**WORK TO COMPLETE**
In the entries that follow, which lines hold the string "rdata"? List them.

*** INFORMATION

`src/rtl/xmem_pkg.sv`:
```
package xmem_pkg;

  typedef enum logic [2:0] {
    PH_IDLE,
    PH_ADDR,
    PH_SETUP,
    PH_STROBE,
    PH_TAIL
  } phase_t;

  // cycles spent in one phase; the tail depends on the direction
  function automatic int unsigned phase_len(phase_t ph, logic wr,
                                            int unsigned a_cyc, int unsigned s_cyc,
                                            int unsigned w_cyc, int unsigned f_cyc,
                                            int unsigned h_cyc);
    case (ph)
      PH_ADDR:   return a_cyc;
      PH_SETUP:  return s_cyc;
      PH_STROBE: return w_cyc;
      PH_TAIL:   return wr ? h_cyc : f_cyc;
      default:   return 1;
    endcase
  endfunction

  function automatic phase_t next_phase(phase_t ph);
    case (ph)
      PH_ADDR:   return PH_SETUP;
      PH_SETUP:  return PH_STROBE;
      PH_STROBE: return PH_TAIL;
      default:   return PH_IDLE;
    endcase
  endfunction

  function automatic int unsigned max2(int unsigned x, int unsigned y);
    return (x > y) ? x : y;
  endfunction

endpackage

```
`src/rtl/xmem_phase_ctrl.sv`:
```
module xmem_phase_ctrl
  import xmem_pkg::*;
#(
  parameter int unsigned ALE_CYC   = 2,
  parameter int unsigned SETUP_CYC = 3,
  parameter int unsigned STB_CYC   = 6,
  parameter int unsigned FLOAT_CYC = 2,
  parameter int unsigned HOLD_CYC  = 1,
  parameter int unsigned CNT_W     = 3
) (
  input  logic   clk,
  input  logic   rst_n,
  input  logic   req,
  input  logic   we,
  output phase_t phase,
  output logic   is_wr,
  output logic   first,
  output logic   last,
  output logic   accept
);

  logic [CNT_W-1:0] cnt;
  logic [CNT_W-1:0] len_m1;

  assign len_m1 = CNT_W'(phase_len(phase, is_wr, ALE_CYC, SETUP_CYC,
                                   STB_CYC, FLOAT_CYC, HOLD_CYC) - 1);
  assign first  = (cnt == '0);
  assign last   = (phase != PH_IDLE) && (cnt == len_m1);
  assign accept = (phase == PH_IDLE) && req;

  always_ff @(posedge clk) begin
    if (!rst_n) begin
      phase <= PH_IDLE;
      cnt   <= '0;
      is_wr <= 1'b0;
    end else if (accept) begin
      phase <= PH_ADDR;
      cnt   <= '0;
      is_wr <= we;
    end else if (last) begin
      phase <= next_phase(phase);
      cnt   <= '0;
    end else if (phase != PH_IDLE) begin
      cnt   <= cnt + 1'b1;
    end
  end

endmodule

```
`src/rtl/xmem_pin_decode.sv`:
```
module xmem_pin_decode
  import xmem_pkg::*;
(
  input  phase_t phase,
  input  logic   is_wr,
  input  logic   first,
  output logic   ale,
  output logic   rd_n,
  output logic   wr_n,
  output logic   ad_oe,
  output logic   sel_data
);

  logic addr_drv;
  logic data_drv;
  logic strobe;

  assign strobe   = (phase == PH_STROBE);
  assign ale      = (phase == PH_ADDR);
  assign rd_n     = !(strobe && !is_wr);
  assign wr_n     = !(strobe && is_wr);
  // address held one cycle past the latch edge
  assign addr_drv = ale || ((phase == PH_SETUP) && first);
  assign data_drv = is_wr && (((phase == PH_SETUP) && !first) || strobe ||
                              (phase == PH_TAIL));
  assign ad_oe    = addr_drv || data_drv;
  assign sel_data = data_drv;

endmodule

```
`src/rtl/xmem_datapath.sv`:
```
module xmem_datapath #(
  parameter int unsigned ADDR_W = 16,
  parameter int unsigned DATA_W = 8
) (
  input  logic              clk,
  input  logic              rst_n,
  input  logic              accept,
  input  logic              smp_evt,
  input  logic              fin_evt,
  input  logic              sel_data,
  input  logic [ADDR_W-1:0] addr,
  input  logic [DATA_W-1:0] wdata,
  input  logic [DATA_W-1:0] ad_in,
  output logic [ADDR_W-DATA_W-1:0] addr_hi,
  output logic [DATA_W-1:0] ad_out,
  output logic [DATA_W-1:0] rdata,
  output logic              done
);

  logic [ADDR_W-1:0] addr_q;
  logic [DATA_W-1:0] wdata_q;

  always_ff @(posedge clk) begin
    if (!rst_n) begin
      addr_q  <= '0;
      wdata_q <= '0;
      rdata   <= '0;
      done    <= 1'b0;
    end else begin
      if (accept) begin
        addr_q  <= addr;
        wdata_q <= wdata;
      end
      if (smp_evt) rdata <= ad_in;
      done <= fin_evt;
    end
  end

  assign addr_hi = addr_q[ADDR_W-1:DATA_W];
  assign ad_out  = sel_data ? wdata_q : addr_q[DATA_W-1:0];

endmodule

```
`src/rtl/xmem_seq.sv`:
```
module xmem_seq
  import xmem_pkg::*;
#(
  parameter int unsigned ADDR_W    = 16,
  parameter int unsigned DATA_W    = 8,
  parameter int unsigned ALE_CYC   = 2,
  parameter int unsigned SETUP_CYC = 3,
  parameter int unsigned STB_CYC   = 6,
  parameter int unsigned FLOAT_CYC = 2,
  parameter int unsigned HOLD_CYC  = 1
) (
  input  logic                     clk,
  input  logic                     rst_n,
  input  logic                     req,
  input  logic                     we,
  input  logic [ADDR_W-1:0]        addr,
  input  logic [DATA_W-1:0]        wdata,
  output logic [DATA_W-1:0]        rdata,
  output logic                     done,
  output logic                     ale,
  output logic                     rd_n,
  output logic                     wr_n,
  output logic [ADDR_W-DATA_W-1:0] addr_hi,
  output logic [DATA_W-1:0]        ad_out,
  output logic                     ad_oe,
  input  logic [DATA_W-1:0]        ad_in
);

  localparam int unsigned MAX_CYC = max2(max2(max2(ALE_CYC, SETUP_CYC), STB_CYC),
                                         max2(FLOAT_CYC, HOLD_CYC));
  localparam int unsigned CNT_W   = $clog2(MAX_CYC + 1);

  phase_t phase;
  logic   is_wr;
  logic   first;
  logic   last;
  logic   accept;
  logic   sel_data;
  // named events for the checker
  logic   smp_evt;
  logic   fin_evt;

  assign smp_evt = (phase == PH_STROBE) && last && !is_wr;
  assign fin_evt = (phase == PH_TAIL) && last;

  xmem_phase_ctrl #(
    .ALE_CYC(ALE_CYC), .SETUP_CYC(SETUP_CYC), .STB_CYC(STB_CYC),
    .FLOAT_CYC(FLOAT_CYC), .HOLD_CYC(HOLD_CYC), .CNT_W(CNT_W)
  ) u_ctrl (
    .clk(clk), .rst_n(rst_n), .req(req), .we(we), .phase(phase),
    .is_wr(is_wr), .first(first), .last(last), .accept(accept)
  );

  xmem_pin_decode u_pins (
    .phase(phase), .is_wr(is_wr), .first(first), .ale(ale), .rd_n(rd_n),
    .wr_n(wr_n), .ad_oe(ad_oe), .sel_data(sel_data)
  );

  xmem_datapath #(.ADDR_W(ADDR_W), .DATA_W(DATA_W)) u_dp (
    .clk(clk), .rst_n(rst_n), .accept(accept), .smp_evt(smp_evt),
    .fin_evt(fin_evt), .sel_data(sel_data), .addr(addr), .wdata(wdata),
    .ad_in(ad_in), .addr_hi(addr_hi), .ad_out(ad_out), .rdata(rdata),
    .done(done)
  );

endmodule

```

******

**ANSWER SPACE**
  output logic [DATA_W-1:0] rdata,
      rdata   <= '0;
      if (smp_evt) rdata <= ad_in;
  output logic [DATA_W-1:0]        rdata,
    .ad_in(ad_in), .addr_hi(addr_hi), .ad_out(ad_out), .rdata(rdata),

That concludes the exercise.